戸田正直先生のアージ理論では、人間の心を、アージと呼ぶ様々なサブシステムの集合体として考える。
アージは、人間のプリミティブな行動を制御するためのプログラムと見なすことができ、例えば、逃走、攻撃、繁殖などに関連した多数のアージが存在すると考えられている。
存在が想定されるアージの中で、「なるほど」と思わされたものに「伝道アージ」がある。これは、自分の得た情報を誰かに伝えたい、という衝動を引き起こすアージプログラムだ。学者なんかをやっているような人間は、この伝道アージが特に高いレベルで活性化しているのであろう。

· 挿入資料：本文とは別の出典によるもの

`src/rtl/rr_arb8_pkg.sv`:
```
// Shared types and sizes for the 8-way round-robin arbiter.
package rr_arb8_pkg;

    localparam int N_REQ = 8;
    localparam int IDX_W = 3;

    // Arbiter control states: no owner, or one owner holding the resource.
    typedef enum logic {
        IDLE  = 1'b0,
        GRANT = 1'b1
    } state_e;

endpackage

```
`src/rtl/dec3to8_case.sv`:
```
// 3-to-8 one-hot decoder with enable; all-zero output while disabled.
module dec3to8_case (
    input  logic [2:0] in_i,
    input  logic       en_i,
    output logic [7:0] out_o
);

    // Decode the index into a single set bit when enabled.
    always_comb begin
        out_o = 8'h00;
        if (en_i) begin
            case (in_i)
                3'd0: out_o = 8'h01;
                3'd1: out_o = 8'h02;
                3'd2: out_o = 8'h04;
                3'd3: out_o = 8'h08;
                3'd4: out_o = 8'h10;
                3'd5: out_o = 8'h20;
                3'd6: out_o = 8'h40;
                3'd7: out_o = 8'h80;
                default: out_o = 8'h00;
            endcase
        end
    end

endmodule

```
`src/rtl/rr_pick8.sv`:
```
// Combinational rotate-priority picker: first set request bit starting at ptr,
// scanning ptr, ptr+1, ... modulo 8.
module rr_pick8
    import rr_arb8_pkg::*;
(
    input  logic [N_REQ-1:0] req,
    input  logic [IDX_W-1:0] ptr,
    output logic             any,
    output logic [IDX_W-1:0] idx
);

    // Scan from the farthest offset down so the nearest set bit to ptr wins last.
    always_comb begin
        any = 1'b0;
        idx = '0;
        for (int k = N_REQ - 1; k >= 0; k--) begin
            if (req[ptr + IDX_W'(k)]) begin
                any = 1'b1;
                idx = ptr + IDX_W'(k);
            end
        end
    end

endmodule

```
`src/rtl/rr_arb8_ctrl.sv`:
```
// Round-robin arbiter for 8 requesters sharing one decoded select bus.
// A grant is held until done, the owner's request drops, or MAX_HOLD cycles
// elapse; every release is followed by one dead cycle and priority rotates to
// the requester after the released owner.
// Optional macro RR_ARB8_LOCK_EN adds a lock input that suppresses the hold
// limit while asserted.
//
// Handshake: req is level-held by each requester; gnt/gnt_idx/gnt_vld are
// registered and change only on clk (or async rst); done is a one-cycle pulse
// from the current owner and is ignored while no grant is active.
module rr_arb8_ctrl
    import rr_arb8_pkg::*;
#(
    parameter int MAX_HOLD = 4,
    parameter int HOLD_W   = 4
) (
    input  logic             clk,
    input  logic             rst,
    input  logic [N_REQ-1:0] req,
    input  logic             done,
`ifdef RR_ARB8_LOCK_EN
    input  logic             lock,
`endif
    output logic [N_REQ-1:0] gnt,
    output logic [IDX_W-1:0] gnt_idx,
    output logic             gnt_vld,
    output logic             timeout,
    output state_e           state_dbg_o
);

    localparam logic [HOLD_W-1:0] MAX_HOLD_C = HOLD_W'(MAX_HOLD);

    state_e             state_q, state_d;
    logic [IDX_W-1:0]   idx_q,   idx_d;
    logic [IDX_W-1:0]   ptr_q,   ptr_d;
    logic [HOLD_W-1:0]  hold_q,  hold_d;
    logic               tmo_q,   tmo_d;

    logic               pick_any;
    logic [IDX_W-1:0]   pick_idx;
    logic               hold_lock;
    logic               rel_done, rel_drop, rel_limit, at_limit;

`ifdef RR_ARB8_LOCK_EN
    assign hold_lock = lock;
`else
    assign hold_lock = 1'b0;
`endif

    rr_pick8 u_pick (
        .req (req),
        .ptr (ptr_q),
        .any (pick_any),
        .idx (pick_idx)
    );

    // Release causes for the current owner; the hold limit is masked by lock.
    always_comb begin
        at_limit  = (hold_q == MAX_HOLD_C);
        rel_done  = done;
        rel_drop  = ~req[idx_q];
        rel_limit = at_limit & ~hold_lock;
    end

    // Next-state logic: grant from IDLE, hold/count or release from GRANT.
    always_comb begin
        state_d = state_q;
        idx_d   = idx_q;
        ptr_d   = ptr_q;
        hold_d  = hold_q;
        tmo_d   = 1'b0;
        case (state_q)
            IDLE: begin
                if (pick_any) begin
                    state_d = GRANT;
                    idx_d   = pick_idx;
                    hold_d  = HOLD_W'(1);
                end
            end
            GRANT: begin
                if (rel_done || rel_drop || rel_limit) begin
                    state_d = IDLE;
                    ptr_d   = idx_q + IDX_W'(1);
                    // Timeout flags only a release caused purely by the limit.
                    tmo_d   = rel_limit & ~rel_done & ~rel_drop;
                end else if (!at_limit) begin
                    hold_d  = hold_q + HOLD_W'(1);
                end
            end
            default: state_d = IDLE;
        endcase
    end

    // State, owner, pointer, hold counter and timeout pulse registers.
    always_ff @(posedge clk or posedge rst) begin
        if (rst) begin
            state_q <= IDLE;
            idx_q   <= '0;
            ptr_q   <= '0;
            hold_q  <= '0;
            tmo_q   <= 1'b0;
        end else begin
            state_q <= state_d;
            idx_q   <= idx_d;
            ptr_q   <= ptr_d;
            hold_q  <= hold_d;
            tmo_q   <= tmo_d;
        end
    end

    assign gnt_vld     = (state_q == GRANT);
    assign gnt_idx     = idx_q;
    assign timeout     = tmo_q;
    assign state_dbg_o = state_q;

    dec3to8_case u_dec (
        .in_i  (idx_q),
        .en_i  (gnt_vld),
        .out_o (gnt)
    );

endmodule

```
File: config.mk
export PLATFORM = sky130hd
export DESIGN_NAME = ccr_unit
export DESIGN_NICKNAME = d
export VERILOG_FILES = /design/src/rtl/ccr_unit.sv
export SDC_FILE = /design/constraint.sdc
export NUM_CORES = 1
export LEC_CHECK = 0
export CORE_MARGIN = 2
export CORE_UTILIZATION = 53
export CTS_CLUSTER_SIZE = 24
export DETAILED_ROUTE_END_ITERATION = 8
export PLACE_DENSITY = 0.8
export SYNTH_ARGS = -nofsm -noshare
export SYNTH_HDL_FRONTEND = slang
export SYNTH_SLANG_ARGS = --single-unit
File: constraint.sdc
create_clock -name clk -period 4.3 [get_ports clk]
set_clock_uncertainty 0.2 [all_clocks]
set_input_delay 1.29 -clock clk [delete_from_list [all_inputs] [get_ports clk]]
set_output_delay 1.29 -clock clk [all_outputs]
set_load 0.02 [all_outputs]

おそらく伝道アージは、情報を石ころに伝達したくらいでは満足しない。カニやトンボでもだめだろう。
伝道アージを満足させ、その活性化レベルを下げるには、情報の内容を理解し、その価値を評価できるような他者に情報を伝達する必要があるはずだ。
(少なくとも現時点では)そのような他者とは人間ということになるだろう(元々伝道アージは、人間同士のコミュニケーションを促すために存在すると考えられる)。
しかし、人間ではあっても、赤ちゃんでは意味が無く、それなりの知性を備えた誰かでなければならないだろう。
今日は由比町の入山親水公園というところに川遊びに行ってきた。
すでに夕刻となっていたので、我が家の他にはもう一組の親子連れがいるのみであった。
その親子連れもやがて撤収。あたりは蝉の声と水音が響くのみの落ち着いた環境となる。
しばらく経つと、若いカワセミがひょっこりと姿をあらわした。
あわててデジスコを操作するも、すぐに姿を消してしまい、「UMAの目撃証拠写真」レベルのものしか撮影できなかったのは残念。
すぐに私の伝道アージが活性化した。
娘に声をかけ、「UMAの目撃証拠写真」を見せる。
すると、その時点で私の伝道アージの活性度が一挙に下がってしまった。
どうやら私の伝道アージは、5歳の我が娘を、「情報の内容を理解し、その価値を評価できるような他者」と見なしているようだ(少なくともカワセミの情報については)。
そして再度カワセミが登場。
娘は、まつおかたつひでの絵本などで、カワセミがどんな鳥かは既に知っていたが、実際にフィールドで観察したのは初めてだったはず。次はアカショウビンに挑戦しよう。